On 25 April 1974, during the Carnation Revolution, Sampaio was awakened by a friend's telephone call; he went to his office to gather information but returned home when the Armed Forces Movement ordered via radio no-one should leave their homes. Sampaio originated the slogan "25 de Abril, sempre!" ("Always the 25 of April!").

In May 1974, Sampaio co-founded the Movement of Socialist Left ("Movimento de Esquerda Socialista (MES)") but soon after abandoned the political project when, in the first MES congress in December, he strongly opposed its Marxist-Leninist ideology. On 28 September 1974, Sampaio participated in the barricades to prevent the arrival of citizens at a demonstration in support of General António de Spínola, then-president of the Republic, in an act known as the "demonstration of the silent majority".

After the failed communist coup of 25 November 1975, Sampaio founded Intervenção Socialista (IS) (Socialist Intervention) in an attempt to unify the left but with little success. In 1978, IS was absorbed by the Partido Socialista (PS) ("Socialist Party") and Sampaio joined that party, where he was associated with its left-most wing.

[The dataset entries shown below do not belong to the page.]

<file path="src/rtl/vga_pkg.sv">
// Shared constants and encodings for the VGA text console: screen geometry,
// ASCII control codes, FSM states and cursor commands.
package vga_pkg;

    localparam int                VGA_COLS     = 80;
    localparam int                VGA_ROWS     = 30;
    localparam logic [12:0]       VGA_BUF_BASE = 13'h1000;

    localparam int COL_W = 7;
    localparam int ROW_W = 5;
    localparam int IDX_W = 12;

    localparam logic [7:0] CH_BS    = 8'h08;
    localparam logic [7:0] CH_LF    = 8'h0A;
    localparam logic [7:0] CH_FF    = 8'h0C;
    localparam logic [7:0] CH_CR    = 8'h0D;
    localparam logic [7:0] CH_SPACE = 8'h20;

    typedef enum logic [2:0] {
        ST_IDLE,
        ST_WRITE,
        ST_SCROLL_RD,
        ST_SCROLL_WAIT,
        ST_SCROLL_WR,
        ST_SCROLL_CLR,
        ST_CLEAR
    } state_e;

    typedef enum logic [2:0] {
        CUR_NONE,
        CUR_ADVANCE,
        CUR_CR,
        CUR_NEWLINE,
        CUR_BACK,
        CUR_HOME,
        CUR_LAST_ROW
    } cursor_cmd_e;

    function automatic logic is_printable(input logic [7:0] c);
        return c >= CH_SPACE;
    endfunction

endpackage

</file>
<file path="src/rtl/vga_text_console_if.sv">
// Register-bus connection between the text console (master) and vga_top (slave).
interface vga_text_console_if #(
    parameter int C_AXI_ADDR_WIDTH = 13,
    parameter int C_AXI_DATA_WIDTH = 32
);
    logic [C_AXI_DATA_WIDTH-1:0] axil_wdata_o;
    logic [3:0]                  axil_wstrb_o;
    logic [C_AXI_ADDR_WIDTH-1:0] axil_waddr_o;
    logic                        axil_wready_o;
    logic                        axil_rreq_o;
    logic [C_AXI_ADDR_WIDTH-1:0] axil_raddr_o;
    logic [C_AXI_DATA_WIDTH-1:0] axil_rdata_i;

    modport master (
        output axil_wdata_o, axil_wstrb_o, axil_waddr_o, axil_wready_o,
        output axil_rreq_o, axil_raddr_o,
        input  axil_rdata_i
    );

    modport slave (
        input  axil_wdata_o, axil_wstrb_o, axil_waddr_o, axil_wready_o,
        input  axil_rreq_o, axil_raddr_o,
        output axil_rdata_i
    );
endinterface

</file>
<file path="src/rtl/vga_console_cursor.sv">
// Text cursor: row/column counters driven by one command per cycle, plus the
// linear tile index and end-of-screen flags derived from them.
module vga_console_cursor
    import vga_pkg::*;
#(
    parameter int COLS = VGA_COLS,
    parameter int ROWS = VGA_ROWS
) (
    input  logic              clk_i,
    input  logic              rst_i,
    input  cursor_cmd_e       cmd,
    output logic [COL_W-1:0]  col,
    output logic [ROW_W-1:0]  row,
    output logic [IDX_W-1:0]  tile_idx,
    output logic              last_tile,
    output logic              last_row
);

    localparam logic [COL_W-1:0] COL_MAX = COL_W'(COLS - 1);
    localparam logic [ROW_W-1:0] ROW_MAX = ROW_W'(ROWS - 1);

    always_ff @(posedge clk_i) begin
        if (rst_i) begin
            col <= '0;
            row <= '0;
        end else begin
            case (cmd)
                CUR_ADVANCE: begin
                    // Row saturates at the bottom; the console scrolls instead.
                    if (col == COL_MAX) begin
                        col <= '0;
                        if (row != ROW_MAX) row <= row + 1'b1;
                    end else begin
                        col <= col + 1'b1;
                    end
                end
                CUR_CR:      col <= '0;
                CUR_NEWLINE: begin
                    col <= '0;
                    if (row != ROW_MAX) row <= row + 1'b1;
                end
                CUR_BACK:    if (col != '0) col <= col - 1'b1;
                CUR_HOME: begin
                    col <= '0;
                    row <= '0;
                end
                CUR_LAST_ROW: begin
                    col <= '0;
                    row <= ROW_MAX;
                end
                default: ;
            endcase
        end
    end

    assign tile_idx  = IDX_W'(row) * IDX_W'(COLS) + IDX_W'(col);
    assign last_row  = (row == ROW_MAX);
    assign last_tile = last_row && (col == COL_MAX);

endmodule

</file>
<file path="src/rtl/vga_text_console.sv">
// Byte-stream to text-buffer writer for vga_top: cursor handling, clear screen
// and scroll-up by copying each tile one row up through the read port.
module vga_text_console
    import vga_pkg::*;
#(
    parameter int                          C_AXI_ADDR_WIDTH = 13,
    parameter int                          C_AXI_DATA_WIDTH = 32,
    parameter int                          COLS             = VGA_COLS,
    parameter int                          ROWS             = VGA_ROWS,
    parameter logic [C_AXI_ADDR_WIDTH-1:0] BUF_BASE         = VGA_BUF_BASE,
    parameter int                          RD_LAT           = 1
) (
    input  logic                 clk_i,
    input  logic                 rst_i,
    input  logic [7:0]           char_i,
    input  logic                 char_valid_i,
    output logic                 char_ready_o,
    vga_text_console_if.master   bus,
    output logic [COL_W-1:0]     cursor_col_o,
    output logic [ROW_W-1:0]     cursor_row_o,
    output logic                 busy_o
);

    localparam int AW         = C_AXI_ADDR_WIDTH;
    localparam int COPY_LAST  = COLS * (ROWS - 1) - 1;
    localparam int CLEAR_LAST = COLS * ROWS - 1;
    localparam int WAIT_W     = (RD_LAT > 2) ? $clog2(RD_LAT) : 1;
    localparam logic [AW-1:0] LAST_ROW_BASE = BUF_BASE + AW'(COLS * (ROWS - 1));

    state_e               state_q, state_d;
    logic [IDX_W-1:0]     idx_q, idx_d;
    logic [WAIT_W-1:0]    wait_q, wait_d;
    logic                 pend_q, pend_d;
    logic                 started_q;
    logic                 ready_q, ready_d;
    logic                 busy_q, busy_d;
    logic                 wready_q, wready_d;
    logic                 rreq_q, rreq_d;
    logic                 copy_q, copy_d;
    logic [AW-1:0]        waddr_q, waddr_d;
    logic [AW-1:0]        raddr_q, raddr_d;
    logic [7:0]           wbyte_q, wbyte_d;
    logic [3:0]           wstrb_q;
    logic                 start_scroll, start_copy_wr;

    cursor_cmd_e          cur_cmd;
    logic [COL_W-1:0]     cur_col;
    logic [ROW_W-1:0]     cur_row;
    logic [IDX_W-1:0]     cur_tile;
    logic                 cur_last_tile, cur_last_row;

    logic                 accept;
    logic                 unused_rdata;

    vga_console_cursor #(.COLS(COLS), .ROWS(ROWS)) u_cursor (
        .clk_i     (clk_i),
        .rst_i     (rst_i),
        .cmd       (cur_cmd),
        .col       (cur_col),
        .row       (cur_row),
        .tile_idx  (cur_tile),
        .last_tile (cur_last_tile),
        .last_row  (cur_last_row)
    );

    assign accept = char_valid_i && ready_q;

    // Bus outputs are computed for the state being entered and registered at
    // the same edge, so each strobe lines up with its state's cycle.
    always_comb begin
        // NOTE: every value written here gets a default first, so no path leaves a latch.
        state_d       = state_q;
        idx_d         = idx_q;
        wait_d        = wait_q;
        pend_d        = pend_q;
        wready_d      = 1'b0;
        rreq_d        = 1'b0;
        copy_d        = 1'b0;
        waddr_d       = waddr_q;
        raddr_d       = raddr_q;
        wbyte_d       = wbyte_q;
        cur_cmd       = CUR_NONE;
        start_scroll  = 1'b0;
        start_copy_wr = 1'b0;

        case (state_q)
            ST_IDLE: begin
                if (accept) begin
                    if (is_printable(char_i)) begin
                        cur_cmd  = CUR_ADVANCE;
                        pend_d   = cur_last_tile;
                        state_d  = ST_WRITE;
                        wready_d = 1'b1;
                        waddr_d  = BUF_BASE + AW'(cur_tile);
                        wbyte_d  = char_i;
                    end else begin
                        case (char_i)
                            CH_CR: cur_cmd = CUR_CR;
                            CH_LF: begin
                                if (cur_last_row) begin
                                    cur_cmd      = CUR_CR;
                                    start_scroll = 1'b1;
                                end else begin
                                    cur_cmd = CUR_NEWLINE;
                                end
                            end
                            CH_BS: begin
                                if (cur_col != '0) begin
                                    cur_cmd  = CUR_BACK;
                                    pend_d   = 1'b0;
                                    state_d  = ST_WRITE;
                                    wready_d = 1'b1;
                                    waddr_d  = BUF_BASE + AW'(cur_tile) - 1'b1;
                                    wbyte_d  = CH_SPACE;
                                end
                            end
                            CH_FF: begin
                                cur_cmd  = CUR_HOME;
                                state_d  = ST_CLEAR;
                                idx_d    = '0;
                                wready_d = 1'b1;
                                waddr_d  = BUF_BASE;
                                wbyte_d  = CH_SPACE;
                            end
                            default: ;
                        endcase
                    end
                end
            end

            ST_WRITE: begin
                if (pend_q) start_scroll = 1'b1;
                else        state_d      = ST_IDLE;
            end

            ST_SCROLL_RD: begin
                if (RD_LAT == 1) begin
                    start_copy_wr = 1'b1;
                end else begin
                    state_d = ST_SCROLL_WAIT;
                    wait_d  = '0;
                end
            end

            ST_SCROLL_WAIT: begin
                if (wait_q == WAIT_W'(RD_LAT - 2)) start_copy_wr = 1'b1;
                else                               wait_d        = wait_q + 1'b1;
            end

            ST_SCROLL_WR: begin
                if (idx_q == IDX_W'(COPY_LAST)) begin
                    state_d  = ST_SCROLL_CLR;
                    idx_d    = '0;
                    cur_cmd  = CUR_LAST_ROW;
                    wready_d = 1'b1;
                    waddr_d  = LAST_ROW_BASE;
                    wbyte_d  = CH_SPACE;
                end else begin
                    state_d = ST_SCROLL_RD;
                    idx_d   = idx_q + 1'b1;
                    rreq_d  = 1'b1;
                    raddr_d = BUF_BASE + AW'(COLS) + AW'(idx_q) + 1'b1;
                end
            end

            ST_SCROLL_CLR: begin
                if (idx_q == IDX_W'(COLS - 1)) begin
                    state_d = ST_IDLE;
                end else begin
                    idx_d    = idx_q + 1'b1;
                    wready_d = 1'b1;
                    waddr_d  = LAST_ROW_BASE + AW'(idx_q) + 1'b1;
                end
            end

            ST_CLEAR: begin
                if (idx_q == IDX_W'(CLEAR_LAST)) begin
                    state_d = ST_IDLE;
                end else begin
                    idx_d    = idx_q + 1'b1;
                    wready_d = 1'b1;
                    waddr_d  = BUF_BASE + AW'(idx_q) + 1'b1;
                end
            end

            default: state_d = ST_IDLE;
        endcase

        if (start_scroll) begin
            state_d = ST_SCROLL_RD;
            idx_d   = '0;
            rreq_d  = 1'b1;
            raddr_d = BUF_BASE + AW'(COLS);
        end

        if (start_copy_wr) begin
            state_d  = ST_SCROLL_WR;
            wready_d = 1'b1;
            copy_d   = 1'b1;
            waddr_d  = BUF_BASE + AW'(idx_q);
        end

        ready_d = started_q && (state_d == ST_IDLE);
        busy_d  = state_d inside {ST_SCROLL_RD, ST_SCROLL_WAIT, ST_SCROLL_WR,
                                  ST_SCROLL_CLR, ST_CLEAR};
    end

    always_ff @(posedge clk_i) begin
        if (rst_i) begin
            state_q   <= ST_IDLE;
            idx_q     <= '0;
            wait_q    <= '0;
            pend_q    <= 1'b0;
            started_q <= 1'b0;
            ready_q   <= 1'b0;
            busy_q    <= 1'b0;
            wready_q  <= 1'b0;
            rreq_q    <= 1'b0;
            copy_q    <= 1'b0;
            waddr_q   <= '0;
            raddr_q   <= '0;
            wbyte_q   <= '0;
            wstrb_q   <= '0;
        end else begin
            // NOTE: state registers use non-blocking assignment so they all update together at the edge.
            state_q   <= state_d;
            idx_q     <= idx_d;
            wait_q    <= wait_d;
            pend_q    <= pend_d;
            started_q <= 1'b1;
            ready_q   <= ready_d;
            busy_q    <= busy_d;
            wready_q  <= wready_d;
            rreq_q    <= rreq_d;
            copy_q    <= copy_d;
            waddr_q   <= waddr_d;
            raddr_q   <= raddr_d;
            wbyte_q   <= wbyte_d;
            wstrb_q   <= started_q ? 4'b0001 : 4'b0000;
        end
    end

    // Copy writes forward the read data in the cycle it arrives; that keeps a
    // tile copy at RD_LAT+1 cycles without ever overlapping read and write.
    assign bus.axil_wdata_o  = {{(C_AXI_DATA_WIDTH-8){1'b0}},
                                copy_q ? bus.axil_rdata_i[7:0] : wbyte_q};
    assign bus.axil_wstrb_o  = wstrb_q;
    assign bus.axil_waddr_o  = waddr_q;
    assign bus.axil_wready_o = wready_q;
    assign bus.axil_rreq_o   = rreq_q;
    assign bus.axil_raddr_o  = raddr_q;

    assign char_ready_o = ready_q;
    assign busy_o       = busy_q;
    assign cursor_col_o = cur_col;
    assign cursor_row_o = cur_row;

    assign unused_rdata = ^bus.axil_rdata_i[C_AXI_DATA_WIDTH-1:8];

endmodule

</file>
<file path="src/flat_wrapper.sv">
// flat-port wrapper written by rule: the top's interface ports become plain ports
module vga_text_console_flat import vga_pkg::*;
#(
    parameter int                          C_AXI_ADDR_WIDTH = 13,
    parameter int                          C_AXI_DATA_WIDTH = 32,
    parameter int                          COLS             = VGA_COLS,
    parameter int                          ROWS             = VGA_ROWS,
    parameter logic [C_AXI_ADDR_WIDTH-1:0] BUF_BASE         = VGA_BUF_BASE,
    parameter int                          RD_LAT           = 1
)
  (clk_i, rst_i, char_i, char_valid_i, char_ready_o, cursor_col_o, cursor_row_o, busy_o, bus_axil_wdata_o, bus_axil_wstrb_o, bus_axil_waddr_o, bus_axil_wready_o, bus_axil_rreq_o, bus_axil_raddr_o, bus_axil_rdata_i);
  vga_text_console_if #(.C_AXI_ADDR_WIDTH(C_AXI_ADDR_WIDTH), .C_AXI_DATA_WIDTH(C_AXI_DATA_WIDTH)) bus_i ();
  input  logic clk_i;
  input  logic rst_i;
  input  logic [7:0] char_i;
  input  logic char_valid_i;
  output logic char_ready_o;
  output logic [COL_W-1:0] cursor_col_o;
  output logic [ROW_W-1:0] cursor_row_o;
  output logic busy_o;
  output wire logic [$bits(bus_i.axil_wdata_o)-1:0] bus_axil_wdata_o;
  output wire logic [$bits(bus_i.axil_wstrb_o)-1:0] bus_axil_wstrb_o;
  output wire logic [$bits(bus_i.axil_waddr_o)-1:0] bus_axil_waddr_o;
  output wire logic [$bits(bus_i.axil_wready_o)-1:0] bus_axil_wready_o;
  output wire logic [$bits(bus_i.axil_rreq_o)-1:0] bus_axil_rreq_o;
  output wire logic [$bits(bus_i.axil_raddr_o)-1:0] bus_axil_raddr_o;
  input wire logic [$bits(bus_i.axil_rdata_i)-1:0] bus_axil_rdata_i;
  assign bus_axil_wdata_o = bus_i.axil_wdata_o;
  assign bus_axil_wstrb_o = bus_i.axil_wstrb_o;
  assign bus_axil_waddr_o = bus_i.axil_waddr_o;
  assign bus_axil_wready_o = bus_i.axil_wready_o;
  assign bus_axil_rreq_o = bus_i.axil_rreq_o;
  assign bus_axil_raddr_o = bus_i.axil_raddr_o;
  assign bus_i.axil_rdata_i = bus_axil_rdata_i;
  vga_text_console #(.C_AXI_ADDR_WIDTH(C_AXI_ADDR_WIDTH), .C_AXI_DATA_WIDTH(C_AXI_DATA_WIDTH), .COLS(COLS), .ROWS(ROWS), .BUF_BASE(BUF_BASE), .RD_LAT(RD_LAT)) u_core (.clk_i(clk_i), .rst_i(rst_i), .char_i(char_i), .char_valid_i(char_valid_i), .char_ready_o(char_ready_o), .bus(bus_i), .cursor_col_o(cursor_col_o), .cursor_row_o(cursor_row_o), .busy_o(busy_o));
endmodule
</file>
<file path="config.mk">
export PLATFORM = sky130hd
export DESIGN_NAME = vga_text_console_flat
export DESIGN_NICKNAME = d
export VERILOG_FILES = /design/src/rtl/vga_pkg.sv /design/src/rtl/vga_text_console_if.sv /design/src/rtl/vga_console_cursor.sv /design/src/rtl/vga_text_console.sv /design/src/flat_wrapper.sv
export SDC_FILE = /design/constraint.sdc
export NUM_CORES = 1
export LEC_CHECK = 0
export BUFFER_PORTS_ARGS = -buffer_cell sky130_fd_sc_hd__buf_2
export CORE_ASPECT_RATIO = 0.5
export CORE_MARGIN = 3
export CORE_UTILIZATION = 60
export DETAILED_ROUTE_END_ITERATION = 8
export GPL_ROUTABILITY_DRIVEN = 1
export PLACE_DENSITY_LB_ADDON = 0.1
export SLEW_MARGIN = 20
export SYNTH_ARGS = -nofsm -noshare
export SYNTH_HDL_FRONTEND = slang
export SYNTH_SLANG_ARGS = --single-unit
export TNS_END_PERCENT = 100
</file>
<file path="constraint.sdc">
create_clock -name clk_i -period 5.2 [get_ports clk_i]
set_clock_uncertainty 0.2 [all_clocks]
set_input_delay 1.04 -clock clk_i [delete_from_list [all_inputs] [get_ports clk_i]]
set_output_delay 1.04 -clock clk_i [all_outputs]
set_load 0.1 [all_outputs]
</file>
# ---- Word level (Yosys, flattened, before mapping)
# Index checks and enable logic that the tools add are counted.
# W data, S select, Z words.
dict set report word_totals {
  regBits 73
  output_inout_bits 78
  input_bits 43
  elab_cells 181
}
dict set report op_classes {
  reduce_logical 26
  n_lt_le_gt_ge 1
  muxes 77
  mul 1
  addsub 14
  bitwise_logic 1
  eq_ne 44
}
# cell count
set op_table {}
lappend op_table {{$mux W13} 10}
lappend op_table {{$mux W12} 6}
lappend op_table {{$add A13 B12 Y13 const A} 4}
lappend op_table {{$pmux W13 S4} 1}
lappend op_table {{$pmux W12 S4} 1}
lappend op_table {{$mux W8} 5}
lappend op_table {{$add A13 B1 Y13 const B} 3}
lappend op_table {{$mux W3} 13}
lappend op_table {{$eq A8 B4 Y1 const B} 4}
lappend op_table {{$pmux W8 S2} 2}
lappend op_table {{$eq A3 B3 Y1 const B} 9}
lappend op_table {{$pmux W13 S2} 1}
lappend op_table {{$eq A12 B12 Y1 const B} 2}
lappend op_table {{$mux W1} 24}
lappend op_table {{$pmux W7 S3} 1}
lappend op_table {{$pmux W5 S4} 1}
lappend op_table {{$eq A3 B2 Y1 const B} 6}
lappend op_table {{$pmux W3 S6} 1}
lappend op_table {{$mux W7} 2}
lappend op_table {{$sub A13 B1 Y13 const B} 1}
lappend op_table {{$add A12 B1 Y12 const B} 1}
lappend op_table {{$add A12 B7 Y12} 1}
lappend op_table {{$eq A12 B7 Y1 const B} 1}
lappend op_table {{$pmux W3 S2} 2}
lappend op_table {{other kinds (35)} 62}

# ---- Longest topological paths before layout
# Gate-level depths: netlist (run 1).
dict set report logic_depth {
  depth_word 10
  mapped_depth 12
  mapped_depth_nobuf 9
}

# ---- Cells and area by module
# Synthesis (run 1) repeated with hierarchy kept, for this count alone.
dict set report unflattened {
  hier_cells 676
  hier_area_um2 5395.2
}
# module area_per_inst_um2 instances cells_each seq_area_each_um2
set modules_own_cells {}
lappend modules_own_cells {vga_text_console 4073.9 1 514 1161.1}
lappend modules_own_cells {vga_console_cursor 1321.3 1 162 240.2}

# ---- Worst setup path before layout (run 1)
# OpenSTA, ideal clock, no wires.
dict set report synth_timing {
  path_type {register to register}
  from {register u_core.u_cursor.row[1]}
  to {register u_core.waddr_q[11], in the netlist u_core.bus.axil_waddr_o[11]}
  setup_ns 0.060
  setup_slack_ns 1.425
  path_stages_with_launch 10
  arrival_time_ns 3.515
  path_buffers 0
  synth_period_minus_slack_ns 3.775
  required_ns 4.940
  cell_sequence {dfxtp_1 ha_1 ha_1 fa_1 or3_1 a211oi_1 o2bb2ai_1 a2111oi_0 o21bai_1 o311a_1}
}
dict set report synth_via {
  elab_chain_cells 10
}
# element line
set synth_rtl {}
lappend synth_rtl {{from (decl)} vga_console_cursor.sv:13} ;# output logic [ROW_W-1:0] row,
lappend synth_rtl {{from (signal assigned)} vga_console_cursor.sv:32} ;# if (row != ROW_MAX) row <= row + 1'b1;
lappend synth_rtl {{from (signal assigned)} vga_console_cursor.sv:40} ;# if (row != ROW_MAX) row <= row + 1'b1;
lappend synth_rtl {{$mul A5 B3 Y8 (*)} vga_console_cursor.sv:56} ;# assign tile_idx = IDX_W'(row) * IDX_W'(COLS) + IDX_W'(col);
lappend synth_rtl {{$add A12 B7 Y12 (*)} vga_console_cursor.sv:56}
lappend synth_rtl {{$add A13 B12 Y13 (*)} {vga_text_console.sv:94, vga_text_console.sv:113}}
lappend synth_rtl {{$sub A13 B1 Y13} vga_text_console.sv:113} ;# waddr_d = BUF_BASE + AW'(cur_tile) - 1'b1;
lappend synth_rtl {{$mux W13} vga_text_console.sv:108} ;# if (cur_col != '0) begin
lappend synth_rtl {{$pmux W13 S2} vga_text_console.sv:97} ;# case (char_i)
lappend synth_rtl {{$mux W13 (*)} vga_text_console.sv:89} ;# if (is_printable(char_i)) begin
lappend synth_rtl {{$mux W13 (*)} vga_text_console.sv:88} ;# if (accept) begin
lappend synth_rtl {{$pmux W13 S4 (*)} vga_text_console.sv:86} ;# case (state_q)
lappend synth_rtl {{$mux W13 (*)} vga_text_console.sv:196} ;# if (start_copy_wr) begin
lappend synth_rtl {{to (signal assigned)} vga_text_console.sv:236} ;# waddr_q <= waddr_d;
lappend synth_rtl {{to (decl)} vga_text_console.sv:40} ;# logic [AW-1:0] waddr_q, waddr_d;
# Every way passes the cells marked *; elsewhere a longest branch is shown, timed or not. The select of a mux whose other input is x is not followed.
# A chain may end at the register's enable or synchronous reset.

# ---- Worst setup path in the final report (run 1)
# Same ends and word-level chain as after synthesis.
### config.mk
export PLATFORM = sky130hd
export DESIGN_NAME = multi_stage_synchronizer
export DESIGN_NICKNAME = d
export VERILOG_FILES = /design/src/rtl/multi_stage_synchronizer.sv
export SDC_FILE = /design/constraint.sdc
export NUM_CORES = 1
export LEC_CHECK = 0
export ABC_AREA = 1
export CAP_MARGIN = 20
export CORE_AREA = 3 3 40 42
export CTS_CLUSTER_DIAMETER = 50
export DETAILED_ROUTE_END_ITERATION = 10
export DIE_AREA = 0 0 43 45
export GPL_TIMING_DRIVEN = 0
export SLEW_MARGIN = 20
export SYNTH_ARGS = -nofsm -noshare
export SYNTH_HDL_FRONTEND = slang
export SYNTH_SLANG_ARGS = --single-unit
export TNS_END_PERCENT = 100
### constraint.sdc
create_clock -name clk -period 1.1 [get_ports clk]
set_input_delay 0.165 -clock clk [delete_from_list [all_inputs] [get_ports clk]]
set_output_delay 0.165 -clock clk [all_outputs]
set_load 0.05 [all_outputs]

Sampaio was first elected to the Assembly of the Republic in the 1979 legislative election as a deputy for Lisbon, an office he successively held until 1991. Between 1979 and 1984, Sampaio was the first Portuguese member of the European Commission for Human Rights of the Council of Europe. Between 1987 and 1988, he was president of the parliamentary bench of the PS. On 18 November 1988, Jorge Sampaio became a candidate for Secretary-General of the PS, and on 16 January 1989, after defeating Jaime Gama, he succeeded Vítor Constâncio, who resigned. Sampaio led the PS until 1992, when António Guterres defeated him by winning the primaries, after being presented as an alternative following the party's poor results in the 1991 legislative election.

===Mayor of Lisbon===
Also in 1989, Sampaio was elected the 62nd Mayor of Lisbon with a left-wing coalition the PS led after winning 49.1% of the vote against PSD candidate Marcelo Rebelo de Sousa. This alliance was the first between the PS and the Portuguese Communist Party (PCP) after the Carnation Revolution, and was joined by the PEV, the UDP, the MDP/CDE and the PSR, and inaugurated a policy of municipal alliances with the PCP at Sampaio's initiative, which the PS did not support.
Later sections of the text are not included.